### What the exercise asks
Scan the records below and copy every line that contains the string "changes".

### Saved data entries

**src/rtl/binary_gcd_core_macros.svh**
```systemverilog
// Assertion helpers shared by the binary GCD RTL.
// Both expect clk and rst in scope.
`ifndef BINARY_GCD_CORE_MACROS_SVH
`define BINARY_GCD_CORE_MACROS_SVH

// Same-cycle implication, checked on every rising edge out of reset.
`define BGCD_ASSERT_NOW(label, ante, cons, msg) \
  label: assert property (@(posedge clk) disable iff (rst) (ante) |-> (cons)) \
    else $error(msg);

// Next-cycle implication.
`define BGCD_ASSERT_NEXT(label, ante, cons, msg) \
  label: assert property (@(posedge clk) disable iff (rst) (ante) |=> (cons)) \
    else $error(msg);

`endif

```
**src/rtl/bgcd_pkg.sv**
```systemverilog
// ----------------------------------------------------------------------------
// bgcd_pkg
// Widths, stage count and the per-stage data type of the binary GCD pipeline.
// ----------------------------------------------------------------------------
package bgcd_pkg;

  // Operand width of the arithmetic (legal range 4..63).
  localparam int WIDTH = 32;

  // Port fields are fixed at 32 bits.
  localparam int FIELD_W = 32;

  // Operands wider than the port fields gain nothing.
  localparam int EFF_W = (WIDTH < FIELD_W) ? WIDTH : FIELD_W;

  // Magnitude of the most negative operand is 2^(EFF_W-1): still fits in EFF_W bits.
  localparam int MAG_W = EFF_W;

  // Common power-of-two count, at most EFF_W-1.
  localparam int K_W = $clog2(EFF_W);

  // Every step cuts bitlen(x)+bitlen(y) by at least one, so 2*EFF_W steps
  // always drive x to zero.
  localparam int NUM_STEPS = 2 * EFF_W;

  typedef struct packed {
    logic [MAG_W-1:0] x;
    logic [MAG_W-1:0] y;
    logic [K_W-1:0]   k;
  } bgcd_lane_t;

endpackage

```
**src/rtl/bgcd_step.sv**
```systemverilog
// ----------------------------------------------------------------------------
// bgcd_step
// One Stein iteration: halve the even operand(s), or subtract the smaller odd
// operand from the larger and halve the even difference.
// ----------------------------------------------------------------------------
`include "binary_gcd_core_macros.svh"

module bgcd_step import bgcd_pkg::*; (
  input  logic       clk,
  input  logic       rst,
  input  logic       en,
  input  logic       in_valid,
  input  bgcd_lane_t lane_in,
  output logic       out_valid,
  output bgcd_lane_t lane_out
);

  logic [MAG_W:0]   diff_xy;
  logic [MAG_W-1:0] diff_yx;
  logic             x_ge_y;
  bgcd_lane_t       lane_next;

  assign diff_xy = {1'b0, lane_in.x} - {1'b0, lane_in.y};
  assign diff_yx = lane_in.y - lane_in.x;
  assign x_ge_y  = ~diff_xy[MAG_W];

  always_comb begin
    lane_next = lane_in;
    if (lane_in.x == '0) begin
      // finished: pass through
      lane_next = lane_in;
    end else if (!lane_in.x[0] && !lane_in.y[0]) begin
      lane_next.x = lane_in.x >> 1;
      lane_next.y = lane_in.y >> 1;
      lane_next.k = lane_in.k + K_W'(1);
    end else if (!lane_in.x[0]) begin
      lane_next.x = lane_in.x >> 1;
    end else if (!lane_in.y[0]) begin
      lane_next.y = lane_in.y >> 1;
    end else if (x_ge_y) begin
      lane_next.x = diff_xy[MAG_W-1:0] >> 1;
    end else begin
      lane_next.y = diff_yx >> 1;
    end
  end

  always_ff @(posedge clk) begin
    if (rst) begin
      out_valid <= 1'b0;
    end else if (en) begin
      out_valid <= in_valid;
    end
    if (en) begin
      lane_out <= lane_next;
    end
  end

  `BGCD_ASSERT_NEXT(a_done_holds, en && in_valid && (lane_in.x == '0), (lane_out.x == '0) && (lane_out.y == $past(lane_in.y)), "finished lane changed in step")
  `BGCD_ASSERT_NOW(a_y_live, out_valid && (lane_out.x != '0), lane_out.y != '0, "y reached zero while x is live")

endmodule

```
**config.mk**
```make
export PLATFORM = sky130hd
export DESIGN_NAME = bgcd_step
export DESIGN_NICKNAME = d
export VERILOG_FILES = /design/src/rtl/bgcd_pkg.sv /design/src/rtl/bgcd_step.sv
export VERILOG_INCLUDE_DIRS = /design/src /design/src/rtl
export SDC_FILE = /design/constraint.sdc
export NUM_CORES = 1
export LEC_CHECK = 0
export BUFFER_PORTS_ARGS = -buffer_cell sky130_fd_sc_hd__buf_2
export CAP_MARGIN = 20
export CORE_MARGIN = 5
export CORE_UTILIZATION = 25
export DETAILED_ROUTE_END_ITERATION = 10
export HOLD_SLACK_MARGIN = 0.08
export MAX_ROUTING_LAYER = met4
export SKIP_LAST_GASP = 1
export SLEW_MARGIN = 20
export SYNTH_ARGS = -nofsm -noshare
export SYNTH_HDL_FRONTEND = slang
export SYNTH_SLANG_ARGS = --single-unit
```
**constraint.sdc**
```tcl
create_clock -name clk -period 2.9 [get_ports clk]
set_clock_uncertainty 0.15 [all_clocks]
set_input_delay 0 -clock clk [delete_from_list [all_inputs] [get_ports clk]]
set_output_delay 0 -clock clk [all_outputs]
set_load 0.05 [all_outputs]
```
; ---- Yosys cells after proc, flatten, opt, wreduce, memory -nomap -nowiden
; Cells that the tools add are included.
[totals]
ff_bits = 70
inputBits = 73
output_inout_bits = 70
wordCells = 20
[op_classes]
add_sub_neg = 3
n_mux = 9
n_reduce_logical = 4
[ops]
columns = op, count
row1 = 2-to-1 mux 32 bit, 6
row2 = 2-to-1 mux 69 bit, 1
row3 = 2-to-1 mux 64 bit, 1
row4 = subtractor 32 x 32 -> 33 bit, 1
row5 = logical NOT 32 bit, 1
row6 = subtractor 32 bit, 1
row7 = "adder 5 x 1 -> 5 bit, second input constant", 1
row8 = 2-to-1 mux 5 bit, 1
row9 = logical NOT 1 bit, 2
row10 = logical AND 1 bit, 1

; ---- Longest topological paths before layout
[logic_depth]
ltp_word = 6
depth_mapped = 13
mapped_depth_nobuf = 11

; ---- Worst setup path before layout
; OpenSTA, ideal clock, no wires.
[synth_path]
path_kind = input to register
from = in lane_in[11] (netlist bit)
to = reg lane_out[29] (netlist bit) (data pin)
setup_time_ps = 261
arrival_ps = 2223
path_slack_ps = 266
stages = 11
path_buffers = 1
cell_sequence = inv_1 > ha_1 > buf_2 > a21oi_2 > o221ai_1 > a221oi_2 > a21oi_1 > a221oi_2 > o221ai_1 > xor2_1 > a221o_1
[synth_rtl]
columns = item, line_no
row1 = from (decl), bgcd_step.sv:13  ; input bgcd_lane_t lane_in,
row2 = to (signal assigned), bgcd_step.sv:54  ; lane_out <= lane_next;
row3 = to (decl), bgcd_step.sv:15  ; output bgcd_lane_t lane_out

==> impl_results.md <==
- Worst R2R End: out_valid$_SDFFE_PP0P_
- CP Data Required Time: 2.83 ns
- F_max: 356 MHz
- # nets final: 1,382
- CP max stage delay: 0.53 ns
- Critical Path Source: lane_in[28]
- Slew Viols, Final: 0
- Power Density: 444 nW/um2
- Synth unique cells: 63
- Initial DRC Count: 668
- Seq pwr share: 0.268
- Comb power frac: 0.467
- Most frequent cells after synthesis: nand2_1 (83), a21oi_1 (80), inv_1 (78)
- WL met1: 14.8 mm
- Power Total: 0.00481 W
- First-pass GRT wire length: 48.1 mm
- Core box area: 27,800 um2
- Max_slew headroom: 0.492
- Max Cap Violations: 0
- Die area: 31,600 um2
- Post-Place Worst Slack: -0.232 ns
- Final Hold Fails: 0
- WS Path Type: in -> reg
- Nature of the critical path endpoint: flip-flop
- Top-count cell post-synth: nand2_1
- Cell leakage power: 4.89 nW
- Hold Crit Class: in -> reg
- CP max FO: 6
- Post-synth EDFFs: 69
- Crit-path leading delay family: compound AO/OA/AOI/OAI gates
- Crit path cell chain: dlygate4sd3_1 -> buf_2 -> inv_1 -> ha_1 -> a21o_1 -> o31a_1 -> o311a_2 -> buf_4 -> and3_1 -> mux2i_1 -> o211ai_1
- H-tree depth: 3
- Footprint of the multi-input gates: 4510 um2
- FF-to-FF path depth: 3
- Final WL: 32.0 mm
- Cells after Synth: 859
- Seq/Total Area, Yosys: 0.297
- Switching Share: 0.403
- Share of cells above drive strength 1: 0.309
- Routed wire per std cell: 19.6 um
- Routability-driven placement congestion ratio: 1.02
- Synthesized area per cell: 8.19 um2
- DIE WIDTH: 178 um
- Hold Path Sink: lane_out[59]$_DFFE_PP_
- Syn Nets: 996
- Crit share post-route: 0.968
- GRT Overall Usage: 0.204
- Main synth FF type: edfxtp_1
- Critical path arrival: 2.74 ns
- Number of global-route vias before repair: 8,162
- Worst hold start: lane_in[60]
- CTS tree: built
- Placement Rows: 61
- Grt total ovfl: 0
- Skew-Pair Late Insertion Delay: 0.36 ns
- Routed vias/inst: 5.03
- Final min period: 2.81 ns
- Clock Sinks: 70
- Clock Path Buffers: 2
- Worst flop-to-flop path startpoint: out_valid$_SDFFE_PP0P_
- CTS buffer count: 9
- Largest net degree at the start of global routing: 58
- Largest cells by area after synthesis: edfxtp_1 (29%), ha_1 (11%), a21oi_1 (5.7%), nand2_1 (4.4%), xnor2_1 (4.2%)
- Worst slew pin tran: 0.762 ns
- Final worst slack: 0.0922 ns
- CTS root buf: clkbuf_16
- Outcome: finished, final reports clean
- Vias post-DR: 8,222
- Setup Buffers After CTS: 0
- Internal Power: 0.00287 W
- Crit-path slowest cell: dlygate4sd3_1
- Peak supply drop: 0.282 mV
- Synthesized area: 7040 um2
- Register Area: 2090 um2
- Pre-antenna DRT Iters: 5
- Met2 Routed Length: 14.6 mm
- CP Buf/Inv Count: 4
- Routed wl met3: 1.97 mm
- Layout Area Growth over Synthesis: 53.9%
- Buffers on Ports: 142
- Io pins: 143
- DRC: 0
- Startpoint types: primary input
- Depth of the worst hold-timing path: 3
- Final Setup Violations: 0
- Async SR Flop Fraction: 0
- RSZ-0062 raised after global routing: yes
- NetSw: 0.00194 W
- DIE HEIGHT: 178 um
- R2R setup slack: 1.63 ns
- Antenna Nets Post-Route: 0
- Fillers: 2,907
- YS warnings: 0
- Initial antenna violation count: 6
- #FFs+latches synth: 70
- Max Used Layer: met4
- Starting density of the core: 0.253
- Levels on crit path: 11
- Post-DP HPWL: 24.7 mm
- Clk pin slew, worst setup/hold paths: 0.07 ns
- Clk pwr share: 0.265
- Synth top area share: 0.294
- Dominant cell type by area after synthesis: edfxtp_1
...
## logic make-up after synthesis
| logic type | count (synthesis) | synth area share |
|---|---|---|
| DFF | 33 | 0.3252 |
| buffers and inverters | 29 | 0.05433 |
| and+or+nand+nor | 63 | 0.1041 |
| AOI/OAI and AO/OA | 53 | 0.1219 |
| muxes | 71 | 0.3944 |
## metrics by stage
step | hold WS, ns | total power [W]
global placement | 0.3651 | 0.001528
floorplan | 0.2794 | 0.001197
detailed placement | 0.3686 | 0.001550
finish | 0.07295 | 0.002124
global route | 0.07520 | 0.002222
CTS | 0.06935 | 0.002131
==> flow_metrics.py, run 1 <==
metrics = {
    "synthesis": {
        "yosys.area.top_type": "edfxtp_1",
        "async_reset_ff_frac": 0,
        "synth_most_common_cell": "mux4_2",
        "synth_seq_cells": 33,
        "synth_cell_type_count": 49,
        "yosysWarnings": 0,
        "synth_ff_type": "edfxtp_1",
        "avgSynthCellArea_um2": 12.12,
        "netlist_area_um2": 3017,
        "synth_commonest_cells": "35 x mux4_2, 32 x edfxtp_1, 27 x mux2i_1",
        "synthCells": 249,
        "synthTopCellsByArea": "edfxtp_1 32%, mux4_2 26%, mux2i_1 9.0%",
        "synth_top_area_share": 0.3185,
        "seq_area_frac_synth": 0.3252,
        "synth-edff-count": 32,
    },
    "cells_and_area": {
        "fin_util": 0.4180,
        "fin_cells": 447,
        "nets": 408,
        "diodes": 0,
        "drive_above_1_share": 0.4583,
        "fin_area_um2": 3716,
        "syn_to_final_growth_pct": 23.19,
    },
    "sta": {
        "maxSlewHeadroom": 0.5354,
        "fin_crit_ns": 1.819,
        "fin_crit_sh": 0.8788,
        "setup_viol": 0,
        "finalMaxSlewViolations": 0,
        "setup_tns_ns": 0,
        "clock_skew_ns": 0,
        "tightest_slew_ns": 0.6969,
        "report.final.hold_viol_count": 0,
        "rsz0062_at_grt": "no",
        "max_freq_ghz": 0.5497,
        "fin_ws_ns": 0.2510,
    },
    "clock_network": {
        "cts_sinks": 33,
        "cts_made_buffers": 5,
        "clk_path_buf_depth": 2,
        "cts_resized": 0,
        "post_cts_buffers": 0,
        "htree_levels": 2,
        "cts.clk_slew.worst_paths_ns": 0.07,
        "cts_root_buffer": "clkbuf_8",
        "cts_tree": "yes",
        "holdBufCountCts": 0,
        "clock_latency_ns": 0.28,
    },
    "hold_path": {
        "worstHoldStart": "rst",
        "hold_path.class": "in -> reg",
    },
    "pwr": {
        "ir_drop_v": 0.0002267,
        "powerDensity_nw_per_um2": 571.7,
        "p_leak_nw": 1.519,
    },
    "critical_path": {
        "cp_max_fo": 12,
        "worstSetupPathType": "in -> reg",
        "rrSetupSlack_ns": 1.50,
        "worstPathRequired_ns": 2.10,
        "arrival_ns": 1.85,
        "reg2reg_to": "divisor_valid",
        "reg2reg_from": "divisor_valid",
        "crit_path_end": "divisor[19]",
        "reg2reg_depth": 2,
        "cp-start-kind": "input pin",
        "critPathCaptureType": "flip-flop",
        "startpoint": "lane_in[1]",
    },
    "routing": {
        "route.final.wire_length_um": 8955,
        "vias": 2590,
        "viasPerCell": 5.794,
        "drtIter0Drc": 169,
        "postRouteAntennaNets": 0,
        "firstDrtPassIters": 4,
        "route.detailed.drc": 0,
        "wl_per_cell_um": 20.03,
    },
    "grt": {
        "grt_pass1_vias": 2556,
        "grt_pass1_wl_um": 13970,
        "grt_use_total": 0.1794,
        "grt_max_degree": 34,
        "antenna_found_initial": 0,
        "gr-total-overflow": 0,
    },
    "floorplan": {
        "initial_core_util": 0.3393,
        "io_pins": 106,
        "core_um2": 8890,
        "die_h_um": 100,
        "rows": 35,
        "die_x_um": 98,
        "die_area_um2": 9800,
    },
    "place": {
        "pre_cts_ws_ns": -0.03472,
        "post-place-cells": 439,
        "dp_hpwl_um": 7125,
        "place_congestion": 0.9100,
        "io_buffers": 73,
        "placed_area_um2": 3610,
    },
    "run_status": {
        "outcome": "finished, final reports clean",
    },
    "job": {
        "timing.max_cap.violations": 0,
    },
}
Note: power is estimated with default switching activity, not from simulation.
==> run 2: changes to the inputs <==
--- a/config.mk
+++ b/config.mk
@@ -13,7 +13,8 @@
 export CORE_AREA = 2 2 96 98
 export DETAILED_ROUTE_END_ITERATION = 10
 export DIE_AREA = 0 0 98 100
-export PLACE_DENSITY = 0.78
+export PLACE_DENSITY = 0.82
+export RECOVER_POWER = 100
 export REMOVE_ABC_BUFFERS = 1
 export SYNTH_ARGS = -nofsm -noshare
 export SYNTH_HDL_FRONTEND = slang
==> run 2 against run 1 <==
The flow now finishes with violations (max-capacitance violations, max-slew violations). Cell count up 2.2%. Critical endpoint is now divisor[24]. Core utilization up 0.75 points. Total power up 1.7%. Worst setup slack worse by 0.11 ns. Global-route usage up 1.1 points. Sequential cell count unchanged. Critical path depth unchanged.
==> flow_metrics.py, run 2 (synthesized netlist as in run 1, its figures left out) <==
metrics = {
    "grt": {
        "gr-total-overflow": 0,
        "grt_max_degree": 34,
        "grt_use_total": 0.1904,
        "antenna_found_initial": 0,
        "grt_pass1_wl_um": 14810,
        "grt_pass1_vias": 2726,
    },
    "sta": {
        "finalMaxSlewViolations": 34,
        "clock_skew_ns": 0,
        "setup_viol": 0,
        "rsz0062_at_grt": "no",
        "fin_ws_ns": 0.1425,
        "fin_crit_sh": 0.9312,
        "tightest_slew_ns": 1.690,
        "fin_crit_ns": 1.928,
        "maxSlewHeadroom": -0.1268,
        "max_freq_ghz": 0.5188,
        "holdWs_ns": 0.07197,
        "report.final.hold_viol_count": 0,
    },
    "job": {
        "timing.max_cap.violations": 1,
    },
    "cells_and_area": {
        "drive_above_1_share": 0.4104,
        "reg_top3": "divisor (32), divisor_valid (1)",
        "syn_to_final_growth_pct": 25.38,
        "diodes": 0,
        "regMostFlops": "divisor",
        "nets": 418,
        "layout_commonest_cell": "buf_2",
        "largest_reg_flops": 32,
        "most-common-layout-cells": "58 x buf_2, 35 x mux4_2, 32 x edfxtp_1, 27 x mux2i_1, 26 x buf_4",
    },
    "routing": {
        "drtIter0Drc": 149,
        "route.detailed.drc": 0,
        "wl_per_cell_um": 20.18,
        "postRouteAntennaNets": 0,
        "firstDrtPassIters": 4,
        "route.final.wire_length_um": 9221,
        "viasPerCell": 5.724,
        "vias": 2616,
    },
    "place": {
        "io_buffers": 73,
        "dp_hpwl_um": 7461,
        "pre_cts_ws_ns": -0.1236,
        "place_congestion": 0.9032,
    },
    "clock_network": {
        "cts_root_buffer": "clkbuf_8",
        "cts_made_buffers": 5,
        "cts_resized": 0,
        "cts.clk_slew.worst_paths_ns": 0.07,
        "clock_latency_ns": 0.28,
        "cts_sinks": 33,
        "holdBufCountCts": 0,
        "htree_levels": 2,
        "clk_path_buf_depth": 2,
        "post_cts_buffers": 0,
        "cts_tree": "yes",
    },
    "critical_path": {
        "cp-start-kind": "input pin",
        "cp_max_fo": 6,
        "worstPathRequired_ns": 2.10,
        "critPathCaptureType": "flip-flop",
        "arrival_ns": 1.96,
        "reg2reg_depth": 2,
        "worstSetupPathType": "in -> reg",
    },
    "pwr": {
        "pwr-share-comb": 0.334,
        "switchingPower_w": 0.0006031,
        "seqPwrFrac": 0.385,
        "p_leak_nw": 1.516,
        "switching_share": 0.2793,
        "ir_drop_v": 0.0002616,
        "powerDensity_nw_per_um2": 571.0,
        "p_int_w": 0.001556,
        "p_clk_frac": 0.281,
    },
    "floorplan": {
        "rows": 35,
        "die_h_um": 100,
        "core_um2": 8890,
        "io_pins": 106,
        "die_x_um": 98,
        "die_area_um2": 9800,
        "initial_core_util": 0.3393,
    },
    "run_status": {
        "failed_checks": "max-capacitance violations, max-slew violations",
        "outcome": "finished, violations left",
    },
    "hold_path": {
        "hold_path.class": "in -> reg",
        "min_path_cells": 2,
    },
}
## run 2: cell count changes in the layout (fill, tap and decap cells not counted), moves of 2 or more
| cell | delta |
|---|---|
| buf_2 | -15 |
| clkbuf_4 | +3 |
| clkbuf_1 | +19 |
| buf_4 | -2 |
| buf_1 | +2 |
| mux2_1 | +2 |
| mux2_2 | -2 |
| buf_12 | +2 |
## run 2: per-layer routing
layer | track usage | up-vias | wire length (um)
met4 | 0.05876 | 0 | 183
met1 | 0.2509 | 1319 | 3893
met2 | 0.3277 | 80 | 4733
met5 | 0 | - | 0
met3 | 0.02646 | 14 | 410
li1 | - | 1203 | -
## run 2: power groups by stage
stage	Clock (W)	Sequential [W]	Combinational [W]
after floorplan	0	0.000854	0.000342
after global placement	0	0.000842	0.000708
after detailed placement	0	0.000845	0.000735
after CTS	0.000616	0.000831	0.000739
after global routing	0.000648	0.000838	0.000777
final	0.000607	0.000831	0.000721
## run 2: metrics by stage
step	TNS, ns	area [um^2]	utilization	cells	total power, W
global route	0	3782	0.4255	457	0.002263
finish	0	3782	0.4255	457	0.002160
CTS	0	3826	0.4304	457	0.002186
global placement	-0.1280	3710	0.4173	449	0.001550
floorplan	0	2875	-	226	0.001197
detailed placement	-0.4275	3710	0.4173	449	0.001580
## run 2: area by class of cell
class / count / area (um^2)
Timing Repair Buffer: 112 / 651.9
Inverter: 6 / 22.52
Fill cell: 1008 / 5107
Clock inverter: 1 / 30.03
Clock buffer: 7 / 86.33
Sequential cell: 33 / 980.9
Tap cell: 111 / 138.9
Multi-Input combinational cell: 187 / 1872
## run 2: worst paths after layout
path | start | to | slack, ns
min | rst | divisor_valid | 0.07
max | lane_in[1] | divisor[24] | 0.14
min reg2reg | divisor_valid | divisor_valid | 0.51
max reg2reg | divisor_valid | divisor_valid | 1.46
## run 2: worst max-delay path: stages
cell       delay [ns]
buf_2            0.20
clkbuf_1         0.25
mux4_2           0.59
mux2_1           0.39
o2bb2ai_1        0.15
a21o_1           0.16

### Finished task
==> run 2: changes to the inputs <==
## run 2: cell count changes in the layout (fill, tap and decap cells not counted), moves of 2 or more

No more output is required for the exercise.